Buenos Aires, Argentina. Más de 30,000 empresas han cerrado en Argentina desde que el presidente Javier Milei asumió el poder a finales de 2023, en medio de un escenario económico marcado por la caída del consumo, la apertura de las importaciones y las dificultades que enfrentan las pequeñas y medianas empresas (pymes).
Según un informe del centro de pensamiento Fundar, hasta mayo pasado habían desaparecido 30,633 empresas, lo que representa alrededor del 6 % del total. La organización señaló que se trata de la mayor reducción registrada durante los primeros 30 meses de un Gobierno argentino.
Solo en mayo, 2,371 empresas cerraron sus puertas, un promedio de 76 por día. Con estos datos, Argentina cuenta actualmente con 481,724 empresas, la cifra más baja en casi 20 años.
El sector comercial ha sido el más afectado, con 8,408 empresas menos.

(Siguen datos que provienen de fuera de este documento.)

**src/sv/wpd_pkg.sv**
```systemverilog
// Shared types, constants and the arctangent table for the waypoint heading and distance unit.
package wpd_pkg;

    // Item opcodes on the input channel.
    typedef enum logic [1:0] {
        OP_LOAD    = 2'd0,
        OP_RESTART = 2'd1,
        OP_POLL    = 2'd2
    } opcode_t;

    // Sequencer states of the top level.
    typedef enum logic [1:0] {
        ST_IDLE,
        ST_READ,
        ST_SOLVE,
        ST_ISSUE
    } top_state_t;

    // States of the iterative vectoring unit.
    typedef enum logic [1:0] {
        CS_IDLE,
        CS_ITER,
        CS_SCALE,
        CS_ROUND
    } cordic_state_t;

    // Field widths fixed by the interface.
    localparam int COORD_W   = 16;
    localparam int DELTA_W   = 17;
    localparam int HEADING_W = 16;
    localparam int DIST_W    = 17;
    localparam int SLOT_W    = 4;
    localparam int LENGTH_W  = 5;

    // Datapath widths of the vectoring unit.
    localparam int GUARD_BITS = 12;
    localparam int XY_W       = 32;
    localparam int Z_W        = 27;
    localparam int STEP_W     = 5;
    localparam int ATAN_W     = 22;
    localparam int ATAN_ENTRIES = 24;
    localparam int PROD_W     = 63;

    // Angle constants in 1/65536 degree and the output heading scale.
    localparam logic signed [Z_W-1:0] HALF_TURN_Z = 27'sd11796480;
    localparam logic signed [Z_W:0]   ROUND_Z     = 28'sd256;
    localparam int                    Z_SHIFT     = 9;
    localparam int                    HW_W        = Z_W + 1 - Z_SHIFT;
    localparam logic signed [HW_W-1:0] FULL_TURN  = 19'sd46080;

    // Inverse CORDIC gain in Q0.32 and the rounding bias for the Q44 product.
    localparam logic [31:0] INV_GAIN   = 32'd2608131496;
    localparam logic [63:0] ROUND_BIAS = 64'h0000_0800_0000_0000;

    // One stored waypoint.
    typedef struct packed {
        logic signed [COORD_W-1:0] x;
        logic signed [COORD_W-1:0] y;
    } point_t;

    // Result of one vectoring run.
    typedef struct packed {
        logic [HEADING_W-1:0] heading;
        logic [DIST_W-1:0]    distance;
    } solve_res_t;

    // atan(2^-i) in 1/65536 degree, rounded to the nearest unit.
    function automatic logic [ATAN_W-1:0] atan_z(input logic [STEP_W-1:0] i);
        logic [ATAN_W-1:0] v;
        case (i)
            5'd0:    v = 22'd2949120;
            5'd1:    v = 22'd1740967;
            5'd2:    v = 22'd919879;
            5'd3:    v = 22'd466945;
            5'd4:    v = 22'd234379;
            5'd5:    v = 22'd117304;
            5'd6:    v = 22'd58666;
            5'd7:    v = 22'd29335;
            5'd8:    v = 22'd14668;
            5'd9:    v = 22'd7334;
            5'd10:   v = 22'd3667;
            5'd11:   v = 22'd1833;
            5'd12:   v = 22'd917;
            5'd13:   v = 22'd458;
            5'd14:   v = 22'd229;
            5'd15:   v = 22'd115;
            5'd16:   v = 22'd57;
            5'd17:   v = 22'd29;
            5'd18:   v = 22'd14;
            5'd19:   v = 22'd7;
            5'd20:   v = 22'd4;
            5'd21:   v = 22'd2;
            5'd22:   v = 22'd1;
            default: v = 22'd0;
        endcase
        return v;
    endfunction

endpackage

```
**src/sv/waypoint_heading_distance.sv**
```systemverilog
// A poll that issues a waypoint reads the table, runs the CORDIC loop one step per cycle, then
// scales and rounds the result and hands it to the output register, waiting while that is full.
// Input is not ready from an issuing poll until its result enters the output register; load,
// restart and other polls keep it ready. A finished result waits there while a new beat is taken.
// Reset (synchronous, active low) clears the path length, the path index and the output valid;
// the waypoint table is not cleared and holds nothing meaningful until loaded.
module waypoint_heading_distance import wpd_pkg::*; #(
    parameter int PATH_DEPTH   = 16,
    parameter int CORDIC_STEPS = 16
) (
    input  logic                  aclk,
    input  logic                  aresetn,
    input  logic                  s_valid,
    output logic                  s_ready,
    input  logic [1:0]            s_opcode,
    input  logic [SLOT_W-1:0]     s_point_index,
    input  logic signed [15:0]    s_point_x,
    input  logic signed [15:0]    s_point_y,
    input  logic [LENGTH_W-1:0]   s_path_length,
    input  logic signed [15:0]    s_pose_x,
    input  logic signed [15:0]    s_pose_y,
    input  logic                  s_motion_idle,
    output logic                  m_valid,
    input  logic                  m_ready,
    output logic [HEADING_W-1:0]  m_target_heading,
    output logic [DIST_W-1:0]     m_target_distance,
    output logic [SLOT_W-1:0]     m_issued_index,
    output logic                  m_final_point
);

    localparam int IDX_W = (PATH_DEPTH > 1) ? $clog2(PATH_DEPTH) : 1;
    localparam int LEN_W = $clog2(PATH_DEPTH + 1);

    top_state_t                 state_reg, state_next;
    logic [LEN_W-1:0]           next_index_reg;
    logic [LEN_W-1:0]           active_length_reg;
    logic signed [COORD_W-1:0]  pose_x_reg, pose_y_reg;
    logic                       m_valid_reg;
    logic [HEADING_W-1:0]       heading_reg;
    logic [DIST_W-1:0]          distance_reg;
    logic [SLOT_W-1:0]          issued_index_reg;
    logic                       final_point_reg;

    logic                       accept;
    logic                       issue_go;
    logic                       out_load;
    logic                       load_en;
    point_t                     load_point;
    point_t                     rd_point;
    logic signed [DELTA_W-1:0]  delta_x, delta_y;
    logic                       solve_start;
    logic                       solve_done;
    solve_res_t                 solve_res;
    logic [LEN_W:0]             index_plus;

    assign accept   = s_valid && s_ready;
    assign issue_go = accept && (s_opcode == OP_POLL) && s_motion_idle
                      && (next_index_reg < active_length_reg);
    assign out_load = (state_reg == ST_ISSUE) && (!m_valid_reg || m_ready);
    assign load_en  = accept && (s_opcode == OP_LOAD) && (32'(s_point_index) < PATH_DEPTH);
    assign load_point.x = s_point_x;
    assign load_point.y = s_point_y;
    assign solve_start  = (state_reg == ST_READ);
    assign index_plus   = {1'b0, next_index_reg} + 1'b1;

    // Offset from the car to the waypoint, 17-bit signed.
    assign delta_x = {rd_point.x[COORD_W-1], rd_point.x} - {pose_x_reg[COORD_W-1], pose_x_reg};
    assign delta_y = {rd_point.y[COORD_W-1], rd_point.y} - {pose_y_reg[COORD_W-1], pose_y_reg};

    // Waypoint table, read at the current path index.
    wpd_store #(
        .DEPTH (PATH_DEPTH),
        .AW    (IDX_W)
    ) u_store (
        .aclk    (aclk),
        .wr_en   (load_en),
        .wr_addr (IDX_W'(s_point_index)),
        .wr_data (load_point),
        .rd_addr (next_index_reg[IDX_W-1:0]),
        .rd_data (rd_point)
    );

    // Vectoring unit that solves each issuing poll.
    wpd_cordic #(
        .STEPS (CORDIC_STEPS)
    ) u_cordic (
        .aclk    (aclk),
        .aresetn (aresetn),
        .start   (solve_start),
        .dx      (delta_x),
        .dy      (delta_y),
        .done    (solve_done),
        .result  (solve_res)
    );

    // Sequencer: read the table, run the CORDIC, then hand over to the output register.
    always_comb begin
        state_next = state_reg;
        s_ready    = 1'b0;
        case (state_reg)
            ST_IDLE: begin
                s_ready = 1'b1;
                if (issue_go) begin
                    state_next = ST_READ;
                end
            end
            ST_READ:  state_next = ST_SOLVE;
            ST_SOLVE: begin
                if (solve_done) begin
                    state_next = ST_ISSUE;
                end
            end
            ST_ISSUE: begin
                if (out_load) begin
                    state_next = ST_IDLE;
                end
            end
            default: state_next = ST_IDLE;
        endcase
    end

    always_ff @(posedge aclk) begin
        if (!aresetn) begin
            state_reg <= ST_IDLE;
        end else begin
            state_reg <= state_next;
        end
    end

    // Path control: restart sets the length and rewinds, an issue advances the index.
    always_ff @(posedge aclk) begin
        if (!aresetn) begin
            next_index_reg    <= '0;
            active_length_reg <= '0;
        end else if (accept && (s_opcode == OP_RESTART)) begin
            next_index_reg <= '0;
            if (32'(s_path_length) > PATH_DEPTH) begin
                active_length_reg <= LEN_W'(PATH_DEPTH);
            end else begin
                active_length_reg <= LEN_W'(s_path_length);
            end
        end else if (out_load) begin
            next_index_reg <= index_plus[LEN_W-1:0];
        end
    end

    // Pose captured from the poll beat that starts a solve.
    always_ff @(posedge aclk) begin
        if (issue_go) begin
            pose_x_reg <= s_pose_x;
            pose_y_reg <= s_pose_y;
        end
    end

    // Output register.
    always_ff @(posedge aclk) begin
        if (!aresetn) begin
            m_valid_reg <= 1'b0;
        end else if (out_load) begin
            m_valid_reg <= 1'b1;
        end else if (m_ready) begin
            m_valid_reg <= 1'b0;
        end
    end

    always_ff @(posedge aclk) begin
        if (out_load) begin
            heading_reg      <= solve_res.heading;
            distance_reg     <= solve_res.distance;
            issued_index_reg <= SLOT_W'(next_index_reg);
            final_point_reg  <= (index_plus == {1'b0, active_length_reg});
        end
    end

    assign m_valid           = m_valid_reg;
    assign m_target_heading  = heading_reg;
    assign m_target_distance = distance_reg;
    assign m_issued_index    = issued_index_reg;
    assign m_final_point     = final_point_reg;

endmodule

```
**src/sv/wpd_store.sv**
```systemverilog
// Waypoint table: single-port-write memory with a registered read port.
module wpd_store import wpd_pkg::*; #(
    parameter int DEPTH = 16,
    parameter int AW    = 4
) (
    input  logic          aclk,
    input  logic          wr_en,
    input  logic [AW-1:0] wr_addr,
    input  point_t        wr_data,
    input  logic [AW-1:0] rd_addr,
    output point_t        rd_data
);

    point_t mem [DEPTH];
    point_t rd_data_reg;

    // Write port: one waypoint per load beat.
    always_ff @(posedge aclk) begin
        if (wr_en) begin
            mem[wr_addr] <= wr_data;
        end
    end

    // Read port: data appears in the cycle after the address.
    always_ff @(posedge aclk) begin
        rd_data_reg <= mem[rd_addr];
    end

    assign rd_data = rd_data_reg;

endmodule

```
**src/sv/wpd_cordic.sv**
```systemverilog
// Iterative CORDIC in vectoring mode giving heading and scaled magnitude of an offset.
module wpd_cordic import wpd_pkg::*; #(
    parameter int STEPS = 16
) (
    input  logic                      aclk,
    input  logic                      aresetn,
    input  logic                      start,
    input  logic signed [DELTA_W-1:0] dx,
    input  logic signed [DELTA_W-1:0] dy,
    output logic                      done,
    output solve_res_t                result
);

    // The table holds ATAN_ENTRIES angles, so no more steps than that are run.
    localparam int N_ITER = (STEPS < ATAN_ENTRIES) ? STEPS : ATAN_ENTRIES;
    localparam logic [STEP_W-1:0] LAST_STEP = STEP_W'(N_ITER - 1);

    cordic_state_t           state_reg, state_next;
    logic signed [XY_W-1:0]  x_reg, y_reg;
    logic signed [Z_W-1:0]   z_reg;
    logic [STEP_W-1:0]       step_reg;
    logic                    zero_reg;
    logic [PROD_W-1:0]       prod_reg;
    logic [HEADING_W-1:0]    heading_reg;
    logic                    done_reg;
    solve_res_t              result_reg;

    logic signed [XY_W-1:0]  x_init, y_init, x_shift, y_shift;
    logic signed [Z_W-1:0]   atan_step;
    logic [XY_W-2:0]         x_clamp;
    logic signed [Z_W:0]     z_round;
    logic signed [HW_W-1:0]  z_whole, z_wrap;
    logic [63:0]             dist_sum;
    logic [63-44:0]          dist_raw;
    logic [DIST_W-1:0]       dist_sat;

    // Next-state logic of the iteration sequencer.
    always_comb begin
        state_next = state_reg;
        case (state_reg)
            CS_IDLE: begin
                if (start) begin
                    state_next = CS_ITER;
                end
            end
            CS_ITER: begin
                if (step_reg == LAST_STEP) begin
                    state_next = CS_SCALE;
                end
            end
            CS_SCALE: state_next = CS_ROUND;
            CS_ROUND: state_next = CS_IDLE;
            default:  state_next = CS_IDLE;
        endcase
    end

    always_ff @(posedge aclk) begin
        if (!aresetn) begin
            state_reg <= CS_IDLE;
            done_reg  <= 1'b0;
        end else begin
            state_reg <= state_next;
            done_reg  <= (state_reg == CS_ROUND);
        end
    end

    // Scale the offset by the guard bits; the left half-plane is folded over when a run starts.
    always_comb begin
        x_init = {{(XY_W - DELTA_W - GUARD_BITS){dx[DELTA_W-1]}}, dx, {GUARD_BITS{1'b0}}};
        y_init = {{(XY_W - DELTA_W - GUARD_BITS){dy[DELTA_W-1]}}, dy, {GUARD_BITS{1'b0}}};
    end

    // One micro-rotation per cycle; arithmetic shifts floor as required.
    always_comb begin
        x_shift   = x_reg >>> step_reg;
        y_shift   = y_reg >>> step_reg;
        atan_step = Z_W'(signed'({1'b0, atan_z(step_reg)}));
    end

    // Heading: round to 1/128 degree and wrap into one turn; also clamp a negative x to zero.
    always_comb begin
        z_round = (Z_W + 1)'(z_reg) + ROUND_Z;
        z_whole = HW_W'(z_round >>> Z_SHIFT);
        if (z_whole < 0) begin
            z_wrap = z_whole + FULL_TURN;
        end else if (z_whole >= FULL_TURN) begin
            z_wrap = z_whole - FULL_TURN;
        end else begin
            z_wrap = z_whole;
        end
        x_clamp = x_reg[XY_W-1] ? '0 : x_reg[XY_W-2:0];
    end

    // Distance: drop the CORDIC gain, round and saturate.
    always_comb begin
        dist_sum = {1'b0, prod_reg} + ROUND_BIAS;
        dist_raw = dist_sum[63:44];
        dist_sat = (|dist_raw[19:DIST_W]) ? {DIST_W{1'b1}} : dist_raw[DIST_W-1:0];
    end

    // Datapath registers.
    always_ff @(posedge aclk) begin
        case (state_reg)
            CS_IDLE: begin
                if (start) begin
                    zero_reg <= (dx == '0) && (dy == '0);
                    step_reg <= '0;
                    if (dx[DELTA_W-1]) begin
                        x_reg <= -x_init;
                        y_reg <= -y_init;
                        z_reg <= HALF_TURN_Z;
                    end else begin
                        x_reg <= x_init;
                        y_reg <= y_init;
                        z_reg <= '0;
                    end
                end
            end
            CS_ITER: begin
                step_reg <= step_reg + 1'b1;
                if (!y_reg[XY_W-1]) begin
                    x_reg <= x_reg + y_shift;
                    y_reg <= y_reg - x_shift;
                    z_reg <= z_reg + atan_step;
                end else begin
                    x_reg <= x_reg - y_shift;
                    y_reg <= y_reg + x_shift;
                    z_reg <= z_reg - atan_step;
                end
            end
            CS_SCALE: begin
                prod_reg    <= x_clamp * INV_GAIN;
                heading_reg <= HEADING_W'(z_wrap);
            end
            CS_ROUND: begin
                result_reg.heading  <= zero_reg ? '0 : heading_reg;
                result_reg.distance <= zero_reg ? '0 : dist_sat;
            end
            default: begin
                step_reg <= step_reg;
            end
        endcase
    end

    assign done   = done_reg;
    assign result = result_reg;

endmodule

```
**config.mk**
```make
export PLATFORM = sky130hd
export DESIGN_NAME = waypoint_heading_distance
export DESIGN_NICKNAME = d
export VERILOG_FILES = /design/src/sv/wpd_pkg.sv /design/src/sv/waypoint_heading_distance.sv /design/src/sv/wpd_store.sv /design/src/sv/wpd_cordic.sv
export SDC_FILE = /design/constraint.sdc
export NUM_CORES = 2
export LEC_CHECK = 0
export BUFFER_PORTS_ARGS = -buffer_cell sky130_fd_sc_hd__buf_4
export CORE_MARGIN = 5
export CORE_UTILIZATION = 45
export DETAILED_ROUTE_END_ITERATION = 10
export PLACE_DENSITY = 0.69
export SKIP_LAST_GASP = 1
export SLEW_MARGIN = 20
export SYNTH_ARGS = -nofsm -noshare
export SYNTH_HDL_FRONTEND = slang
export SYNTH_SLANG_ARGS = --single-unit
```
**constraint.sdc**
```tcl
create_clock -name aclk -period 14.9 [get_ports aclk]
set_input_delay 0.745 -clock aclk [delete_from_list [all_inputs] [get_ports aclk]]
set_output_delay 0.745 -clock aclk [all_outputs]
set_load 0.01 [all_outputs]
```
==> metrics.yaml <==
timing:
  drv_slew: 0
  relSlewSlack_pct: 18.2
  hold_viol: 0
  period_share_pct: 64.2
  setup_violations: 0
  finalClockSkew_ns: 0.0528
  min_period_ns: 9.56
  setup-tns-final_ns: 0
  rsz0062_at_grt: "false"
  tightest_slew_ns: 1.23
  max_freq_mhz: 105
routing:
  drc: 0
  drt-wirelength-per-cell_um: 22.7
  vias_per_cell: 5.72
  antenna_left: 0
  wl_um: 156000
  dr_total_vias: 39300
  dr.pass1.iters: 6
  drt_iter0_drc: 3169
finish:
  largest_reg_flops: 512
  syn2layout_area_growth_pct: 9.82
  diodes: 0
  drive_gt1_share_pct: 11.9
  nets: 6033
yosys:
  synth_edf_count: 748
  yosysSeqAreaShare_pct: 39.6
  synth.distinct_cells: 88
  syn_area_per_cell_um2: 12.2
  yosysWarnings: 0
  synth_fp_nets: 5933
  ys.flop_type: "edfxtp_1"
  ys_async_sr_fraction_pct: 0
  synth_area_mm2: 0.0603
  synth_cells: 4926
  synth-seq-cells: 818
  post-synth-top-area-fraction_pct: 37.2
  yosys.area.top_type: "edfxtp_1"
  yosys-top-cells-area: "edfxtp_1 37%, fa_1 14%, ha_1 10%, mux4_2 7.8%, inv_1 4.3%"
clocking:
  cts_num_sinks: 818
  worstSkewPairLatency_ns: 0.72
  clk_path_buf_depth: 3
  cts_tree: "built"
  cts-resized-gates: 0
  clkTransAtPathRegs_ns: 0.06
  cts_buffers: 87
  cts_hold_buf: 0
  h-tree-depth: 3
  postCtsSetupBuffers: 0
  root_buffer: "clkbuf_16"
floorplanning:
  pin_count: 120
  die_area_mm2: 0.141
  row_count: 134
  core_area_mm2: 0.133
  fp.dieW_um: 376
  initial_core_util_pct: 45.2
  chipHeight_um: 376
critical_path:
  worstPathRequired_ns: 15.31
  crit_type: "flip-flop to flip-flop"
  cp_max_fo: 44
  cp-start-kind: "flip-flop"
  worst_ep_arrival_time_ns: 9.98
  rr_startpoint: "u_cordic.x_reg[31]$_DFFE_PP_"
  r2r_cells: 27
  reg2reg_to: "u_cordic.prod_reg[57]$_DFFE_PP_"
  endpoint_kind: "flip-flop"
  reg2reg_slack_ns: 5.34
global_route:
  overflow: 0
  grt_pass1_wl_um: 240000
  grt_pass1_vias: 40100
  antenna_found_initial: 6
  track_usage_pct: 21.9
  grt_max_degree: 102
placement:
  dpl.hpwl_um: 114000
  portBuffers: 119
  finalWeightedCongestion: 0.957
worst_hold_path:
  min_path_type: "primary input to flip-flop"
  min-delay-start: "s_pose_y[11]"
  hold_depth: 1
  holdPathEnd: "pose_y_reg[11]$_DFFE_PP_"
job:
  cap_violations: 0
status:
  status: "complete, no violations"
## area by class of cell
cell class	instances	area, um2
fill	11500	67100
clock buffer	115	2310
tap	1768	2210
sequential	818	23900
inverter	692	2600
clock inverter	47	652
timing repair buffer	176	1330
multi-input combinational	3251	33200
## Yosys cell counts, drive strengths merged (35+ instances only)
library cell and instances:
nor2b 62, clkbuf 94, a31oi 35, buf 71
a211oi 37, xnor2 164, nand2b 36, dfxtp 70
a21o 89, xor2 109, o21ai 158, and2 40
nor2 277, edfxtp 748, nand2 205, nor3 72
o21a 50, mux2i 76, nand3 68, fa 436
inv 688, ha 491, a21oi 239, mux4 220
## layout by cell type (no fill, tap or decap), types with 67 or more instances in the layout
master,count
a21oi_1,239
o21ai_0,155
ha_1,488
mux4_2,210
nand3_1,67
inv_1,687
nor2_1,263
xor2_1,109
buf_4,175
a21o_1,89
edfxtp_1,748
xnor2_1,164
fa_1,436
clkbuf_16,87
mux2i_1,76
nand2_1,204
## how the worst max path moves through the flow
stage / cells past startpoint / slack (ns) / startpoint / to
5_1_grt: 27 / 4.72 / u_cordic.x_reg[31]$_DFFE_PP_ / u_cordic.prod_reg[57]$_DFFE_PP_
2_1_floorplan: 28 / 6.87 / u_cordic.x_reg[31]$_DFFE_PP_ / u_cordic.prod_reg[51]$_DFFE_PP_
3_5_place_dp: 27 / 5.32 / u_cordic.x_reg[31]$_DFFE_PP_ / u_cordic.prod_reg[57]$_DFFE_PP_
3_3_place_gp: 27 / 5.45 / u_cordic.x_reg[31]$_DFFE_PP_ / u_cordic.prod_reg[57]$_DFFE_PP_
4_1_cts: 27 / 5.29 / u_cordic.x_reg[31]$_DFFE_PP_ / u_cordic.prod_reg[57]$_DFFE_PP_
6_report: 27 / 5.34 / u_cordic.x_reg[31]$_DFFE_PP_ / u_cordic.prod_reg[57]$_DFFE_PP_
## metrics by stage
step / std cells / utilization (%) / setup WS, ns / area [um2] / hold WS [ns]
after floorplan: 4926 / - / 6.87 / 60300 / 0.400
after global placement: 6705 / 47.5 / 5.45 / 63300 / 0.401
after detailed placement: 6705 / 47.5 / 5.32 / 63300 / 0.406
after CTS: 6867 / 49.7 / 5.29 / 66200 / 0.153
after global routing: 6867 / 49.7 / 4.72 / 66200 / 0.176
final: 6867 / 49.7 / 5.34 / 66200 / 0.200
## cells by family (layout without fill, tap and decap cells)
group / after synthesis / count (layout) / synth area share [%]
XOR/XNOR: 273 / 273 / 3.96
adder cells (fa/ha/maj): 927 / 927 / 24.7
AND/OR/NAND/NOR: 901 / 901 / 7.23
flip-flops: 818 / 818 / 39.6
buffers and inverters: 857 / 1030 / 5.55
AO/OA/AOI/OAI: 827 / 827 / 8.97
multiplexers: 323 / 323 / 10.1
## routing by layer
metal  part of all wire [%]  vias up  global-route usage [%]
met2                     48     1417                    36.8
met3                    6.6      249                    3.55
met4                    3.0        2                    6.33
met1                     42    19800                    29.7
met5                  0.011        -                       0
li1                       -    17900                       -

Le siguen los servicios de transporte y almacenamiento, con una reducción de 6,733 compañías; los servicios inmobiliarios, con 4,098; y la industria manufacturera, que perdió 4,020 empresas.
Economistas atribuyen parte de esta situación a la apertura de las importaciones, que ha incrementado la competencia para los productores locales, especialmente para las pymes. También señalan la pérdida del poder adquisitivo de los salarios y la disminución del consumo como factores que han reducido la demanda de productos y servicios.
La crisis empresarial también ha tenido consecuencias sobre el empleo. De acuerdo con el Centro de Economía Política Argentina (CEPA), durante la gestión de Milei se han perdido 411,613 puestos de trabajo formales, unos 450 empleos por día. La industria manufacturera registra la mayor caída, con 97,312 trabajadores menos hasta mayo.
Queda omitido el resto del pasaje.